Assessing the effectiveness of a high-temperature-programmed experimental system for simulating the spontaneous combustion properties of bituminous coal through thermokinetic analysis of four oxidation stages

Abstract

The spontaneous combustion of coal is characterized by high-temperature oxidation. This study used a self-made programmed experimental system to maintain temperature parameters at specified levels to simulate the combustion properties of coal. The oxygen concentration was determined to be inversely proportional to indicator gas concentrations. Five characteristic temperatures were achieved: critical temperature (97.45 ± 7.15 °C), crack temperature (149.28 ± 8.32 °C), active temperature (206.95 ± 15.05 °C), speedup temperature (263.45 ± 6.35 °C), and ignition temperature (390.85 ± 27.05 °C). Thermal characteristics were analyzed by dividing the oxidation into the following temperature stages: the critical temperature stage, crack–active–speedup temperature stage, speedup-ignition temperature stage, and combustion stage.

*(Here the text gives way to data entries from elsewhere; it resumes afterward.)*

<file path="config.mk">
export PLATFORM = sky130hd
export DESIGN_NAME = systolic_array_flat
export DESIGN_NICKNAME = d
export VERILOG_FILES = /design/src/rtl/systolic_array_if.sv /design/src/rtl/systolic_array.sv /design/src/flat_wrapper.sv
export SDC_FILE = /design/constraint.sdc
export NUM_CORES = 2
export LEC_CHECK = 0
export CORE_MARGIN = 3
export CORE_UTILIZATION = 35
export DETAILED_ROUTE_END_ITERATION = 10
export SYNTH_ARGS = -nofsm -noshare
export SYNTH_HDL_FRONTEND = slang
export SYNTH_SLANG_ARGS = --single-unit
</file>
<file path="constraint.sdc">
create_clock -name clk -period 13.9 [get_ports clk]
set_input_delay 2.78 -clock clk [delete_from_list [all_inputs] [get_ports clk]]
set_output_delay 2.78 -clock clk [all_outputs]
set_load 0.005 [all_outputs]
</file>
<file path="src/rtl/systolic_array_if.sv">
// systolic_array_if: operand/result bundle for the systolic matrix-multiply core.
//   a_in[i] / valid_a[i] : row i operand entering the left edge
//   b_in[j] / valid_b[j] : column j operand entering the top edge
//   out[i][j]            : accumulator of PE[i][j]
// master: the feeder/readout side; slave: the array itself.
interface systolic_array_if #(
  parameter int SIZE      = 3,
  parameter int IN_WIDTH  = 8,
  parameter int OUT_WIDTH = 32
);
  logic [SIZE-1:0][IN_WIDTH-1:0]             a_in;
  logic [SIZE-1:0]                           valid_a;
  logic [SIZE-1:0][IN_WIDTH-1:0]             b_in;
  logic [SIZE-1:0]                           valid_b;
  logic [SIZE-1:0][SIZE-1:0][OUT_WIDTH-1:0]  out;

  modport master (output a_in, valid_a, b_in, valid_b, input out);
  modport slave  (input a_in, valid_a, b_in, valid_b, output out);
endinterface

</file>
<file path="src/rtl/systolic_array.sv">
// systolic_array: output-stationary SIZE x SIZE unsigned MAC array.
// Rows of A enter from the left, columns of B from the top, both pre-skewed
// by the caller. Each PE accumulates its C element in place; accumulators
// are only cleared by reset.
// Ports:
//   clk   : sole clock, rising edge
//   reset : asynchronous active-low reset, clears accumulators and pipelines
//   bus   : systolic_array_if slave (operands in, accumulators out)
module systolic_array #(
  parameter int SIZE      = 3,
  parameter int IN_WIDTH  = 8,
  parameter int OUT_WIDTH = 32
) (
  input  logic              clk,
  input  logic              reset,
  systolic_array_if.slave   bus
);

  // a_fwd[i][j] is the registered a-output of PE[i][j], consumed by PE[i][j+1];
  // b_fwd[i][j] is the registered b-output of PE[i][j], consumed by PE[i+1][j].
  logic [SIZE-1:0][SIZE-2:0][IN_WIDTH-1:0] a_fwd;
  logic [SIZE-1:0][SIZE-2:0]               va_fwd;
  logic [SIZE-2:0][SIZE-1:0][IN_WIDTH-1:0] b_fwd;
  logic [SIZE-2:0][SIZE-1:0]               vb_fwd;

  for (genvar gi = 0; gi < SIZE; gi++) begin : g_row
    for (genvar gj = 0; gj < SIZE; gj++) begin : g_col
      logic [IN_WIDTH-1:0]   a_pe;
      logic [IN_WIDTH-1:0]   b_pe;
      logic                  va_pe;
      logic                  vb_pe;
      logic [2*IN_WIDTH-1:0] prod;
      logic [OUT_WIDTH-1:0]  acc;

      if (gj == 0) begin : g_a_edge
        assign a_pe  = bus.a_in[gi];
        assign va_pe = bus.valid_a[gi];
      end else begin : g_a_int
        assign a_pe  = a_fwd[gi][gj-1];
        assign va_pe = va_fwd[gi][gj-1];
      end

      if (gi == 0) begin : g_b_edge
        assign b_pe  = bus.b_in[gj];
        assign vb_pe = bus.valid_b[gj];
      end else begin : g_b_int
        assign b_pe  = b_fwd[gi-1][gj];
        assign vb_pe = vb_fwd[gi-1][gj];
      end

      // Full-width unsigned product; the accumulate wraps modulo 2^OUT_WIDTH.
      assign prod = {{IN_WIDTH{1'b0}}, a_pe} * {{IN_WIDTH{1'b0}}, b_pe};

      always_ff @(posedge clk or negedge reset) begin
        if (!reset) begin
          acc <= '0;
        end else if (va_pe && vb_pe) begin
          acc <= acc + OUT_WIDTH'(prod);
        end
      end

      assign bus.out[gi][gj] = acc;

      // Forwarding registers load every cycle regardless of valids. The
      // right-most column and bottom row have no downstream consumer, so
      // their outgoing registers are not built.
      if (gj < SIZE-1) begin : g_a_fwd
        logic [IN_WIDTH-1:0] a_q;
        logic                va_q;
        always_ff @(posedge clk or negedge reset) begin
          if (!reset) begin
            a_q  <= '0;
            va_q <= 1'b0;
          end else begin
            a_q  <= a_pe;
            va_q <= va_pe;
          end
        end
        assign a_fwd[gi][gj]  = a_q;
        assign va_fwd[gi][gj] = va_q;
      end

      if (gi < SIZE-1) begin : g_b_fwd
        logic [IN_WIDTH-1:0] b_q;
        logic                vb_q;
        always_ff @(posedge clk or negedge reset) begin
          if (!reset) begin
            b_q  <= '0;
            vb_q <= 1'b0;
          end else begin
            b_q  <= b_pe;
            vb_q <= vb_pe;
          end
        end
        assign b_fwd[gi][gj]  = b_q;
        assign vb_fwd[gi][gj] = vb_q;
      end
    end
  end

endmodule

</file>
<file path="src/flat_wrapper.sv">
// flat-port wrapper written by rule: the top's interface ports become plain ports
module systolic_array_flat 
#(
  parameter int SIZE      = 3,
  parameter int IN_WIDTH  = 8,
  parameter int OUT_WIDTH = 32
)
  (clk, reset, bus_a_in, bus_valid_a, bus_b_in, bus_valid_b, bus_out);
  systolic_array_if #(.SIZE(SIZE), .IN_WIDTH(IN_WIDTH), .OUT_WIDTH(OUT_WIDTH)) bus_i ();
  input  logic clk;
  input  logic reset;
  input wire logic [$bits(bus_i.a_in)-1:0] bus_a_in;
  input wire logic [$bits(bus_i.valid_a)-1:0] bus_valid_a;
  input wire logic [$bits(bus_i.b_in)-1:0] bus_b_in;
  input wire logic [$bits(bus_i.valid_b)-1:0] bus_valid_b;
  output wire logic [$bits(bus_i.out)-1:0] bus_out;
  assign bus_i.a_in = bus_a_in;
  assign bus_i.valid_a = bus_valid_a;
  assign bus_i.b_in = bus_b_in;
  assign bus_i.valid_b = bus_valid_b;
  assign bus_out = bus_i.out;
  systolic_array #(.SIZE(SIZE), .IN_WIDTH(IN_WIDTH), .OUT_WIDTH(OUT_WIDTH)) u_core (.clk(clk), .reset(reset), .bus(bus_i));
endmodule
</file>
Word-level counts from Yosys, hierarchy flattened
Cells that the tools add are included.
- memories: 0
- bits of input ports: 56
- RAM bits: 0
- output and inout port bits: 288
- bits in registers: 396
- word-level logic and storage cells: 60
- latch bits: 0
- bits in read-only memories: 0
- shift-type cells: 0
- order comparisons: 0
- reduce and logical (&&, ||, !) cells: 9
- div/mod/pow operators: 0
- $mul: 9
- mux-type cells: 0
- bitwise operators: 0
- $add $sub $neg: 9
- equality and inequality tests: 0
- operator list (cell ; count):
    adder 32 x 16 -> 32 bit ; 9
    multiplier 8 x 8 -> 16 bit ; 9
    logical AND 1 bit ; 9

Longest topological paths before layout
- depth in word-level cells: 2
- gate-level depth with buffers: 21
- depth with buffers taken out: 19

Least setup slack after synthesis
No wires, ideal clock.
- path kind: input -> register
- start: input bus_b_in[0]
- end: register u_core.g_row[0].g_col[0].acc[20]
- cell stages on the path: 18
- slack: 6.880 ns
- buffers on the path: 1
- setup time: 0.132 ns
- arrival: 6.888 ns
- required time: 13.768 ns
- cell sequence: clkbuf_1 > nand2_1 > fa_1 > inv_1 > fa_1 > inv_1 > fa_1 > fa_1 > inv_1 > ha_1 > a21o_1 > a21oi_1 > nand3_1 > a211oi_1 > o21ai_0 > o21ai_1 > nor3_1 > xor2_1
- word-level cells in the longest chain between the ends: 2
- RTL lines (what ; RTL line ; text):
    start: declaration ; flat_wrapper.sv:14 ; input wire logic [$bits(bus_i.b_in)-1:0] bus_b_in;
    multiplier 8 x 8 -> 16 bit ; systolic_array.sv:52 ; assign prod = {{IN_WIDTH{1'b0}}, a_pe} * {{IN_WIDTH{1'b0}}, b_pe};
    adder 32 x 16 -> 32 bit ; systolic_array.sv:58 ; acc <= acc + OUT_WIDTH'(prod);
    end signal: assignment ; systolic_array.sv:58 ;
    end: declaration ; systolic_array.sv:33 ; logic [OUT_WIDTH-1:0] acc;
No other way between the ends.
A chain may end at the register's enable or synchronous reset.

Final worst setup path
- start: input bus_a_in[22]
- end: register u_core.g_row[2].g_col[0].acc[18]
- word-level cells in the longest chain between the ends: 2
- RTL lines (what ; RTL line ; text):
    start: declaration ; flat_wrapper.sv:12 ; input wire logic [$bits(bus_i.a_in)-1:0] bus_a_in;
    multiplier 8 x 8 -> 16 bit ; systolic_array.sv:52 ;
    adder 32 x 16 -> 32 bit ; systolic_array.sv:58 ;
    end signal: assignment ; systolic_array.sv:58 ;
    end: declaration ; systolic_array.sv:33 ;
No other way between the ends.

Furthermore, the differential and integral kinetic methods were used to compute the apparent activation energy in the four aforementioned stages. The results indicated that the apparent activation energies decreased through the first three stages and then increased in the fourth stage. Therefore, the crack–active–speedup temperature stage was determined to be potentially dangerous during oxidation because gases increased rapidly at this stage; such gases included CO, which is particularly harmful to human health. The thermal energy release also increased gradually at this stage.